Philosophy of Right

Author: Georg Wilhelm Friedrich Hegel

Second Section: Contract.

72. In contract property is no longer viewed on the side of its external reality, as a mere thing, but rather as containing the elements of will, another’s as well as my own. Contract is the process which presents and occasions the contradiction by which I, existing for myself and excluding another will, am and remain an owner only in so far as I identify myself with the will of another, and cease to be an owner.

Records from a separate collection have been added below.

### config.mk
export PLATFORM = sky130hd
export DESIGN_NAME = note_grid_renderer
export DESIGN_NICKNAME = d
export VERILOG_FILES = /design/src/rtl/note_grid_renderer.sv
export SDC_FILE = /design/constraint.sdc
export NUM_CORES = 1
export LEC_CHECK = 0
export ABC_AREA = 1
export CAP_MARGIN = 40
export CORE_MARGIN = 4
export CORE_UTILIZATION = 55
export DETAILED_ROUTE_END_ITERATION = 12
export PLACE_DENSITY = 0.92
export RECOVER_POWER = 25
export SLEW_MARGIN = 20
export SYNTH_ARGS = -nofsm -noshare
export SYNTH_HDL_FRONTEND = slang
export SYNTH_SLANG_ARGS = --single-unit
export TNS_END_PERCENT = 10
### constraint.sdc
create_clock -name clock -period 4.75 [get_ports clock]
set_input_delay 0.475 -clock clock [delete_from_list [all_inputs] [get_ports clock]]
set_output_delay 0.475 -clock clock [all_outputs]
set_load 0.05 [all_outputs]
`src/rtl/fetch_queue_if.sv`:
```
// Fetch front-end bus: imem port, redirect, decode handshake, occupancy.
// master = fetch_queue side, slave = memory/execute/decode side.
interface fetch_queue_if #(
  parameter int DEPTH = 4
);
  localparam int CW = $clog2(DEPTH) + 1;

  logic [31:0]   imem_addr_o;
  logic [31:0]   imem_rd_i;
  logic          redirect_i;
  logic [31:0]   redirect_pc_i;
  logic          id_valid_o;
  logic [31:0]   id_instr_o;
  logic [31:0]   id_pc_o;
  logic [31:0]   id_pcplus4_o;
  logic          id_ready_i;
  logic [CW-1:0] count_o;

  modport master (
    output imem_addr_o,
    input  imem_rd_i,
    input  redirect_i,
    input  redirect_pc_i,
    output id_valid_o,
    output id_instr_o,
    output id_pc_o,
    output id_pcplus4_o,
    input  id_ready_i,
    output count_o
  );

  modport slave (
    input  imem_addr_o,
    output imem_rd_i,
    output redirect_i,
    output redirect_pc_i,
    input  id_valid_o,
    input  id_instr_o,
    input  id_pc_o,
    input  id_pcplus4_o,
    output id_ready_i,
    input  count_o
  );
endinterface

```
`src/rtl/fetch_queue.sv`:
```
// Fetch PC owner + {pc,instr} FIFO feeding decode; clk/rst plain, rest on bus.
// Optional FETCH_QUEUE_BYPASS_EN: empty queue forwards imem word to decode.
module fetch_queue #(
  parameter int          DEPTH    = 4,
  parameter logic [31:0] RESET_PC = 32'h0000_0000,
  parameter logic [31:0] NOP      = 32'h0000_0013
) (
  input logic           clk,
  input logic           rst,
  fetch_queue_if.master bus
);
  localparam int AW = $clog2(DEPTH);
  localparam int CW = AW + 1;

  typedef struct packed {
    logic [31:0] pc;
    logic [31:0] instr;
  } entry_t;

  entry_t        ent_q [DEPTH];
  entry_t        head;
  logic [31:0]   pc_q;
  logic [AW-1:0] wptr_q;
  logic [AW-1:0] rptr_q;
  logic [CW-1:0] count_q;
  logic          head_v;
  logic          byp;
  logic          fetch;
  logic          pop;
  logic          direct;
  logic          push;
  logic          unused;

  assign unused = ^bus.redirect_pc_i[1:0];
  assign head_v = count_q != '0;

`ifdef FETCH_QUEUE_BYPASS_EN
  assign byp = !rst && !head_v && !bus.redirect_i;
`else
  assign byp = 1'b0;
`endif

  assign fetch  = !bus.redirect_i
               && (count_q < CW'(DEPTH));
  assign pop    = head_v && bus.id_ready_i
               && !bus.redirect_i;
  // forwarded word is consumed without a write
  assign direct = byp && bus.id_ready_i;
  assign push   = fetch && !direct;
  assign head   = ent_q[rptr_q];

  always_ff @(posedge clk or posedge rst) begin
    if (rst) begin
      pc_q    <= RESET_PC;
      wptr_q  <= '0;
      rptr_q  <= '0;
      count_q <= '0;
    end else if (bus.redirect_i) begin
      pc_q    <= {bus.redirect_pc_i[31:2], 2'b00};
      wptr_q  <= '0;
      rptr_q  <= '0;
      count_q <= '0;
    end else begin
      if (fetch) pc_q <= pc_q + 32'd4;
      if (push) wptr_q <= wptr_q + 1'b1;
      if (pop) rptr_q <= rptr_q + 1'b1;
      if (push && !pop)
        count_q <= count_q + 1'b1;
      else if (pop && !push)
        count_q <= count_q - 1'b1;
    end
  end

  always_ff @(posedge clk) begin
    if (push)
      ent_q[wptr_q] <= '{pc: pc_q,
                         instr: bus.imem_rd_i};
  end

  always_comb begin
    bus.id_valid_o = 1'b0;
    bus.id_instr_o = NOP;
    bus.id_pc_o    = '0;
    if (head_v) begin
      bus.id_valid_o = 1'b1;
      bus.id_instr_o = head.instr;
      bus.id_pc_o    = head.pc;
    end else if (byp) begin
      bus.id_valid_o = 1'b1;
      bus.id_instr_o = bus.imem_rd_i;
      bus.id_pc_o    = pc_q;
    end
  end

  assign bus.id_pcplus4_o = bus.id_valid_o
                          ? bus.id_pc_o + 32'd4
                          : '0;
  assign bus.imem_addr_o  = pc_q;
  assign bus.count_o      = count_q;
endmodule
```
`src/flat_wrapper.sv`:
```
// flat-port wrapper written by rule: the top's interface ports become plain ports
module fetch_queue_flat 
#(
  parameter int          DEPTH    = 4,
  parameter logic [31:0] RESET_PC = 32'h0000_0000,
  parameter logic [31:0] NOP      = 32'h0000_0013
)
  (clk, rst, bus_imem_addr_o, bus_imem_rd_i, bus_redirect_i, bus_redirect_pc_i, bus_id_valid_o, bus_id_instr_o, bus_id_pc_o, bus_id_pcplus4_o, bus_id_ready_i, bus_count_o);
  fetch_queue_if #(.DEPTH(DEPTH)) bus_i ();
  input logic clk;
  input logic rst;
  output wire logic [$bits(bus_i.imem_addr_o)-1:0] bus_imem_addr_o;
  input wire logic [$bits(bus_i.imem_rd_i)-1:0] bus_imem_rd_i;
  input wire logic [$bits(bus_i.redirect_i)-1:0] bus_redirect_i;
  input wire logic [$bits(bus_i.redirect_pc_i)-1:0] bus_redirect_pc_i;
  output wire logic [$bits(bus_i.id_valid_o)-1:0] bus_id_valid_o;
  output wire logic [$bits(bus_i.id_instr_o)-1:0] bus_id_instr_o;
  output wire logic [$bits(bus_i.id_pc_o)-1:0] bus_id_pc_o;
  output wire logic [$bits(bus_i.id_pcplus4_o)-1:0] bus_id_pcplus4_o;
  input wire logic [$bits(bus_i.id_ready_i)-1:0] bus_id_ready_i;
  output wire logic [$bits(bus_i.count_o)-1:0] bus_count_o;
  assign bus_imem_addr_o = bus_i.imem_addr_o;
  assign bus_i.imem_rd_i = bus_imem_rd_i;
  assign bus_i.redirect_i = bus_redirect_i;
  assign bus_i.redirect_pc_i = bus_redirect_pc_i;
  assign bus_id_valid_o = bus_i.id_valid_o;
  assign bus_id_instr_o = bus_i.id_instr_o;
  assign bus_id_pc_o = bus_i.id_pc_o;
  assign bus_id_pcplus4_o = bus_i.id_pcplus4_o;
  assign bus_i.id_ready_i = bus_id_ready_i;
  assign bus_count_o = bus_i.count_o;
  fetch_queue #(.DEPTH(DEPTH), .RESET_PC(RESET_PC), .NOP(NOP)) u_core (.clk(clk), .rst(rst), .bus(bus_i));
endmodule
```
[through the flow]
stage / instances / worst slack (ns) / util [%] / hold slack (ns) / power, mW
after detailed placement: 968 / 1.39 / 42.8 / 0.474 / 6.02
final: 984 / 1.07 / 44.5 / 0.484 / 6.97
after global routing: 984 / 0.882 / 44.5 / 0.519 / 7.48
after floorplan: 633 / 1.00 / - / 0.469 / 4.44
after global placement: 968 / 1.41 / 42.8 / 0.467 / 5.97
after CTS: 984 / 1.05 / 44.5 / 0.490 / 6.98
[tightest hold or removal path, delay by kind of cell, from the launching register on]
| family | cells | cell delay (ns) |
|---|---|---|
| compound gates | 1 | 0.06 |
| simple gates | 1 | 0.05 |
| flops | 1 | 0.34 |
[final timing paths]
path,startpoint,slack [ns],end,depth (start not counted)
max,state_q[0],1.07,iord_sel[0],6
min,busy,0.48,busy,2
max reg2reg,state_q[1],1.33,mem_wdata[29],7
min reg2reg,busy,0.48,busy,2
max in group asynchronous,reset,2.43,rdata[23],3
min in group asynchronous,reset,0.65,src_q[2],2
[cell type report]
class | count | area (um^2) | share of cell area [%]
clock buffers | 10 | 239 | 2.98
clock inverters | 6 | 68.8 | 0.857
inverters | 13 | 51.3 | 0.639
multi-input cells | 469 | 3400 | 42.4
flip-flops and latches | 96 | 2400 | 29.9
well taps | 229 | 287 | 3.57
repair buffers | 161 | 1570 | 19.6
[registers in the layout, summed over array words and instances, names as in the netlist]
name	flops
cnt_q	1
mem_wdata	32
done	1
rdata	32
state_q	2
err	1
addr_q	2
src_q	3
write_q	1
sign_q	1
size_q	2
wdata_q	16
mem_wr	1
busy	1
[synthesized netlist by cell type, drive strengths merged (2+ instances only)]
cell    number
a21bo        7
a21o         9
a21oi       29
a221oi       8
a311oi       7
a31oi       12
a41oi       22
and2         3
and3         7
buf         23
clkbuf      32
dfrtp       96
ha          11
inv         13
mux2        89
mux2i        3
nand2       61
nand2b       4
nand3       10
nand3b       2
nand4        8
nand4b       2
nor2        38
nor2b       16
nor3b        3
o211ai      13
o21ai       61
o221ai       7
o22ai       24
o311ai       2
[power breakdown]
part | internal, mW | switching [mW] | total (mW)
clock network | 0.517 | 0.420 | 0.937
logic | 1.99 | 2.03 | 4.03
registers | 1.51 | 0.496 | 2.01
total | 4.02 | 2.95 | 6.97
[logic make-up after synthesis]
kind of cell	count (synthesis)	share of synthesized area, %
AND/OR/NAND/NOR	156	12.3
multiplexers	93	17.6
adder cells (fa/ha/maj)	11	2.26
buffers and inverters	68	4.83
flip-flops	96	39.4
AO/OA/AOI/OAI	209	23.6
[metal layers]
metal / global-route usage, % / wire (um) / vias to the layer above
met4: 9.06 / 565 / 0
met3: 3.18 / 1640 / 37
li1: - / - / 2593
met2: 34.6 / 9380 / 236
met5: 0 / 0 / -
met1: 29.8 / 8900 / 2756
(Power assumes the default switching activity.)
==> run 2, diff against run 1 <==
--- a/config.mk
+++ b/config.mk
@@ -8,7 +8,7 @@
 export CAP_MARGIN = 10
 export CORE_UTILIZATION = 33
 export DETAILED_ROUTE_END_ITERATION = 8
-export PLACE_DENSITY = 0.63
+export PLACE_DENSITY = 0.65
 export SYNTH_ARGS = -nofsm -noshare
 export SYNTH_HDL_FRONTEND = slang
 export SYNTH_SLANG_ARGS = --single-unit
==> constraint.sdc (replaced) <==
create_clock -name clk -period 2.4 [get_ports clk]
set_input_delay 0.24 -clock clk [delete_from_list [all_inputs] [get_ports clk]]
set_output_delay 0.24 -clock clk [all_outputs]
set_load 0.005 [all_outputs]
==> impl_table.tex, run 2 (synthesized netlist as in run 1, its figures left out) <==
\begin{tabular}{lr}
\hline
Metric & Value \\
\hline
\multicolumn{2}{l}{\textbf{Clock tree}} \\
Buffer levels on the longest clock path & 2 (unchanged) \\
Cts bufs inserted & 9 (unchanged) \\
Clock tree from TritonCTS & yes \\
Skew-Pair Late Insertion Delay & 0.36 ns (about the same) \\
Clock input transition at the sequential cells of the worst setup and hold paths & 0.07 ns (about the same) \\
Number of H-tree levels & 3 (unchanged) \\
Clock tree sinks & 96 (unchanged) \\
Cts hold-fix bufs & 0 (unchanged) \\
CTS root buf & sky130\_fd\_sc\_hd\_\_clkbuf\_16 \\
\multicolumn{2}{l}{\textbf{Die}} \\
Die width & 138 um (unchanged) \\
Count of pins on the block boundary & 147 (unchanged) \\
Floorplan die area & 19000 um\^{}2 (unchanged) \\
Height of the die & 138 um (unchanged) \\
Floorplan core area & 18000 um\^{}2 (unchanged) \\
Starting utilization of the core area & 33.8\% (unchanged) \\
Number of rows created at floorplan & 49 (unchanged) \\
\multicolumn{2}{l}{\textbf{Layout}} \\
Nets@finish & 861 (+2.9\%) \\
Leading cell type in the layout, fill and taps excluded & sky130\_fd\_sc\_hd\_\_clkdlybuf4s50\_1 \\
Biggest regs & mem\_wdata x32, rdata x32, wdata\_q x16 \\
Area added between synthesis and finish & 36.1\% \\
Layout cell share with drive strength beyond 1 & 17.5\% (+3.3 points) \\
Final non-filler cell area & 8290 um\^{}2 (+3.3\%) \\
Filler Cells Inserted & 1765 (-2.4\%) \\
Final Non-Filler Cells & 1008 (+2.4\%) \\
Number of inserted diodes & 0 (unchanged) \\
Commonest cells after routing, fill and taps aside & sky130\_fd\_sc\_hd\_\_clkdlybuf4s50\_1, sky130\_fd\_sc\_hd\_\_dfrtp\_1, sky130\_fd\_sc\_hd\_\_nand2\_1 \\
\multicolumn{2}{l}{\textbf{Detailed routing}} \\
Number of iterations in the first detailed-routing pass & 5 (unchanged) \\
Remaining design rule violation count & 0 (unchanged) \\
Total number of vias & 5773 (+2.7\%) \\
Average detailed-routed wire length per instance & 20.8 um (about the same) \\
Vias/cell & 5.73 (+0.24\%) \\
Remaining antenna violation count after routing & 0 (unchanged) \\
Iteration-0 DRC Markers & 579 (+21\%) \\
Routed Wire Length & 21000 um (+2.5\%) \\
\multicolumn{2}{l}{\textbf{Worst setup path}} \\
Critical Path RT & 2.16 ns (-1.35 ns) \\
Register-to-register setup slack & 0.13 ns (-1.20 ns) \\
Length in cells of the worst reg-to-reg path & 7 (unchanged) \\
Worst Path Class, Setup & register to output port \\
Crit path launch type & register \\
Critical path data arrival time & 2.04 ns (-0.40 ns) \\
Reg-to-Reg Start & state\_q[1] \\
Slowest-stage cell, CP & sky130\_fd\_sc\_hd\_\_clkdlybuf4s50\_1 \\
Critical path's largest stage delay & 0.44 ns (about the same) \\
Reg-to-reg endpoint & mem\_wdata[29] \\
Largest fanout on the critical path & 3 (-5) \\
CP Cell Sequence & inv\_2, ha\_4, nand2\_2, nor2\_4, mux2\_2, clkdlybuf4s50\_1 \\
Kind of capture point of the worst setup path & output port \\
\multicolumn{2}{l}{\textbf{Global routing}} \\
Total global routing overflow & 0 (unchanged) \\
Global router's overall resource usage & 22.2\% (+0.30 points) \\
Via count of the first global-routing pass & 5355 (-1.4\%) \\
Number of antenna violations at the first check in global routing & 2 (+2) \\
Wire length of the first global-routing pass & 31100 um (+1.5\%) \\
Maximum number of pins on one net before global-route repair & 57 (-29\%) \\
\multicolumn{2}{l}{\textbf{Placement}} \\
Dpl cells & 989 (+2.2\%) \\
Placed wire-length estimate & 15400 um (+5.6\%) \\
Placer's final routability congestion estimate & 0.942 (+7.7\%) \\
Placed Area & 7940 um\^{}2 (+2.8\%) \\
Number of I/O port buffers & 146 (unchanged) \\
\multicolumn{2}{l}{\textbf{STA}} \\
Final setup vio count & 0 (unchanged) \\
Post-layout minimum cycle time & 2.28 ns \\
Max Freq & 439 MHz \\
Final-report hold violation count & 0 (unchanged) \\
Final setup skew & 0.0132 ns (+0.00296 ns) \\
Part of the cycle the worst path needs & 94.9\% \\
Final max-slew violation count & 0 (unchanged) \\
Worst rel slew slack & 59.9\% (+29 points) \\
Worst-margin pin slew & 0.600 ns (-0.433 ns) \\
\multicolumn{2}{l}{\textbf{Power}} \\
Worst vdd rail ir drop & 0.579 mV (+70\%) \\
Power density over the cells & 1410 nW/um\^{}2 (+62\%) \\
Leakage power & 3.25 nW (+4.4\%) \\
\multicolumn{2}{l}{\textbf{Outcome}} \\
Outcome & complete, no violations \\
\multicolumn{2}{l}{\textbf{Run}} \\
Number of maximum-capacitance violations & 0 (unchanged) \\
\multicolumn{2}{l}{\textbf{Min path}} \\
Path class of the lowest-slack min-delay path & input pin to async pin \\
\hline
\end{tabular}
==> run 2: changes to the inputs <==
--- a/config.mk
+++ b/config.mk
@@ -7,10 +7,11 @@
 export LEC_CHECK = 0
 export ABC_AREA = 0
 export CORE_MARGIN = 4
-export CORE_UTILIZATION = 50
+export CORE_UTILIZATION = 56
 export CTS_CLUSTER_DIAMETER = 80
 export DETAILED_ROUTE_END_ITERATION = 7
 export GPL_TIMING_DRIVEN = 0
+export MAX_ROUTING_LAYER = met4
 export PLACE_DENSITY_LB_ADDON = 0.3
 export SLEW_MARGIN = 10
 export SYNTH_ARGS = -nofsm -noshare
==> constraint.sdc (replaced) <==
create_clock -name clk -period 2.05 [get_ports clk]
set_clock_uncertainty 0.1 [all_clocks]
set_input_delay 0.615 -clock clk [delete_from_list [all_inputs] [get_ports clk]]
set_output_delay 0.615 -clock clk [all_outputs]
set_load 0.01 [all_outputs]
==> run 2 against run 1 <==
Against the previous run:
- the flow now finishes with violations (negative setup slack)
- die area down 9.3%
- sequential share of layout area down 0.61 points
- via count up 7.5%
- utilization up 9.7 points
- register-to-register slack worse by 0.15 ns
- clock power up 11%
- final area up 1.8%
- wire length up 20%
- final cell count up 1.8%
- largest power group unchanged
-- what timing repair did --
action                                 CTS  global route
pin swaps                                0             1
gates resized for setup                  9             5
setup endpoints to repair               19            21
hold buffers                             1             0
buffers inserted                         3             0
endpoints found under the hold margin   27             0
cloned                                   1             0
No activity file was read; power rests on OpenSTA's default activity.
$ cat config.mk
export PLATFORM = sky130hd
export DESIGN_NAME = led_blink_scheduler
export DESIGN_NICKNAME = d
export VERILOG_FILES = /design/src/rtl/led_sched_pkg.sv /design/src/rtl/led_sched_arb.sv /design/src/rtl/led_blink_scheduler.sv
export SDC_FILE = /design/constraint.sdc
export NUM_CORES = 1
export LEC_CHECK = 0
export CORE_ASPECT_RATIO = 1.2
export CORE_MARGIN = 5
export CORE_UTILIZATION = 45
export CTS_CLUSTER_DIAMETER = 80
export DETAILED_ROUTE_END_ITERATION = 8
export GPL_TIMING_DRIVEN = 1
export PLACE_DENSITY_LB_ADDON = 0.08
export SYNTH_ARGS = -nofsm -noshare
export SYNTH_HDL_FRONTEND = slang
export SYNTH_SLANG_ARGS = --single-unit
$ cat constraint.sdc
create_clock -name clk -period 4.9 [get_ports clk]
set_clock_uncertainty 0.2 [all_clocks]
set_input_delay 0.98 -clock clk [delete_from_list [all_inputs] [get_ports clk]]
set_output_delay 0.98 -clock clk [all_outputs]
set_load 0.01 [all_outputs]
$ cat src/rtl/led_sched_pkg.sv
// Shared types and helpers for the LED blink scheduler.
// Round-robin arbitration is enabled by defining LED_SCHED_ROUND_ROBIN_EN.
package led_sched_pkg;

    localparam logic [1:0] ST_ENC_IDLE = 2'd0;
    localparam logic [1:0] ST_ENC_ON   = 2'd1;
    localparam logic [1:0] ST_ENC_OFF  = 2'd2;
    localparam logic [1:0] ST_ENC_GAP  = 2'd3;

    typedef enum logic [1:0] {
        ST_IDLE = ST_ENC_IDLE,
        ST_ON   = ST_ENC_ON,
        ST_OFF  = ST_ENC_OFF,
        ST_GAP  = ST_ENC_GAP
    } state_t;

    // One counter serves all timed states, so it must hold the longest duration.
    function automatic int cnt_width(input int on_c, input int off_c, input int gap_c);
        int m;
        m = on_c;
        if (off_c > m) m = off_c;
        if (gap_c > m) m = gap_c;
        return $clog2(m + 1);
    endfunction

    function automatic int wrap_inc(input int idx, input int n);
        return (idx >= n - 1) ? 0 : idx + 1;
    endfunction

endpackage

$ cat src/rtl/led_sched_arb.sv
// Requester arbiter: picks one pending index; fixed priority by default,
// round-robin with a pointer register when LED_SCHED_ROUND_ROBIN_EN is defined.
module led_sched_arb
    import led_sched_pkg::*;
#(
    parameter int N_REQ = 4
) (
`ifdef LED_SCHED_ROUND_ROBIN_EN
    input  logic                     clk,
    input  logic                     rst_n,
    input  logic                     i_take,
`endif
    input  logic [N_REQ-1:0]         i_pend,
    output logic [$clog2(N_REQ)-1:0] o_grant_id,
    output logic                     o_valid
);

    localparam int ID_W = $clog2(N_REQ);

`ifdef LED_SCHED_ROUND_ROBIN_EN
    logic [ID_W-1:0] r_ptr;

    // Search starts one past the most recent grant.
    always_ff @(posedge clk or negedge rst_n) begin
        if (!rst_n) begin
            r_ptr <= '0;
        end else if (i_take) begin
            r_ptr <= ID_W'(wrap_inc(int'(o_grant_id), N_REQ));
        end
    end

    always_comb begin
        o_valid    = 1'b0;
        o_grant_id = '0;
        for (int k = 0; k < N_REQ; k++) begin
            if (!o_valid && i_pend[(int'(r_ptr) + k) % N_REQ]) begin
                o_valid    = 1'b1;
                o_grant_id = ID_W'((int'(r_ptr) + k) % N_REQ);
            end
        end
    end
`else
    always_comb begin
        o_valid    = 1'b0;
        o_grant_id = '0;
        for (int k = N_REQ - 1; k >= 0; k--) begin
            if (i_pend[k]) begin
                o_valid    = 1'b1;
                o_grant_id = ID_W'(k);
            end
        end
    end
`endif

endmodule

$ cat src/rtl/led_blink_scheduler.sv
// LED blink scheduler: requester i is shown as a burst of i+1 blinks followed by a dark gap.
// Define LED_SCHED_ROUND_ROBIN_EN for round-robin instead of fixed-priority arbitration.
module led_blink_scheduler
    import led_sched_pkg::*;
#(
    parameter int N_REQ      = 4,
    parameter int ON_CYCLES  = 1024,
    parameter int OFF_CYCLES = 1024,
    parameter int GAP_CYCLES = 4096
) (
    input  logic                     clk,
    input  logic                     rst_n,
    input  logic [N_REQ-1:0]         pulse_in,
    output logic                     led_out,
    output logic                     busy,
    output logic [$clog2(N_REQ)-1:0] grant_id
);

    localparam int ID_W  = $clog2(N_REQ);
    localparam int CNT_W = cnt_width(ON_CYCLES, OFF_CYCLES, GAP_CYCLES);
    localparam int BLK_W = $clog2(N_REQ + 1);

    logic [1:0]       r_sync;
    logic             w_run;
    logic [N_REQ-1:0] r_pend;
    logic [N_REQ-1:0] w_clr;
    state_t           r_state;
    state_t           w_next;
    logic [CNT_W-1:0] r_cnt;
    logic             w_load;
    logic [CNT_W-1:0] w_load_val;
    logic [BLK_W-1:0] r_blinks;
    logic             w_take;
    logic             w_dec;
    logic [ID_W-1:0]  w_grant;
    logic             w_valid;

    always_ff @(posedge clk or negedge rst_n) begin
        if (!rst_n) begin
            r_sync <= 2'b00;
        end else begin
            r_sync <= {r_sync[0], 1'b1};
        end
    end

    assign w_run = r_sync[1];

    led_sched_arb #(
        .N_REQ      (N_REQ)
    ) u_arb (
`ifdef LED_SCHED_ROUND_ROBIN_EN
        .clk        (clk),
        .rst_n      (rst_n),
        .i_take     (w_take),
`endif
        .i_pend     (r_pend),
        .o_grant_id (w_grant),
        .o_valid    (w_valid)
    );

    assign w_clr = w_take ? (N_REQ'(1) << w_grant) : '0;

    // Clearing the granted bit takes precedence over a same-cycle pulse.
    always_ff @(posedge clk or negedge rst_n) begin
        if (!rst_n) begin
            r_pend <= '0;
        end else begin
            r_pend <= (r_pend | (w_run ? pulse_in : '0)) & ~w_clr;
        end
    end

    always_comb begin
        w_next     = r_state;
        w_load     = 1'b0;
        w_load_val = '0;
        w_take     = 1'b0;
        w_dec      = 1'b0;
        unique case (r_state)
            ST_IDLE: begin
                if (w_run && w_valid) begin
                    w_next     = ST_ON;
                    w_take     = 1'b1;
                    w_load     = 1'b1;
                    w_load_val = CNT_W'(ON_CYCLES - 1);
                end
            end
            ST_ON: begin
                if (r_cnt == '0) begin
                    w_load = 1'b1;
                    if (r_blinks > BLK_W'(1)) begin
                        w_next     = ST_OFF;
                        w_dec      = 1'b1;
                        w_load_val = CNT_W'(OFF_CYCLES - 1);
                    end else begin
                        w_next     = ST_GAP;
                        w_load_val = CNT_W'(GAP_CYCLES - 1);
                    end
                end
            end
            ST_OFF: begin
                if (r_cnt == '0) begin
                    w_next     = ST_ON;
                    w_load     = 1'b1;
                    w_load_val = CNT_W'(ON_CYCLES - 1);
                end
            end
            ST_GAP: begin
                if (r_cnt == '0) begin
                    w_next = ST_IDLE;
                end
            end
            default: begin
                w_next = ST_IDLE;
            end
        endcase
    end

    always_ff @(posedge clk or negedge rst_n) begin
        if (!rst_n) begin
            r_state  <= ST_IDLE;
            r_cnt    <= '0;
            r_blinks <= '0;
        end else begin
            r_state <= w_next;
            if (w_load) begin
                r_cnt <= w_load_val;
            end else if (r_cnt != '0) begin
                r_cnt <= r_cnt - 1'b1;
            end
            if (w_take) begin
                r_blinks <= BLK_W'(int'(w_grant) + 1);
            end else if (w_dec) begin
                r_blinks <= r_blinks - 1'b1;
            end
        end
    end

    // Outputs are a registered image of the state, so a pulse at edge k lights the LED at k+2.
    always_ff @(posedge clk or negedge rst_n) begin
        if (!rst_n) begin
            led_out  <= 1'b0;
            busy     <= 1'b0;
            grant_id <= '0;
        end else begin
            led_out <= (r_state == ST_ON);
            busy    <= (r_state != ST_IDLE);
            if (w_take) begin
                grant_id <= w_grant;
            end
        end
    end

endmodule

73. Guided by the conception I must relinquish my property not merely as an external thing (§ 65), but as property, if my will is to become a genuine factor in reality. But by virtue of this procedure my will, when relinquished, is another will. The necessary nature of the conception is thus realized in a unity of different wills, which, neverthless, give up their differences and peculiarities. But this identity implies not that one will is identical with the other, but rather that each at this stage remains an independent and private will.

74. For two absolutely distinct and separate owners there is now formed one will. While each of them ceases to be an owner through his own distinct will, the one will remains. Each will gives up a particular property, and receives the particular property of another, adopting only that conclusion with which the other coincides.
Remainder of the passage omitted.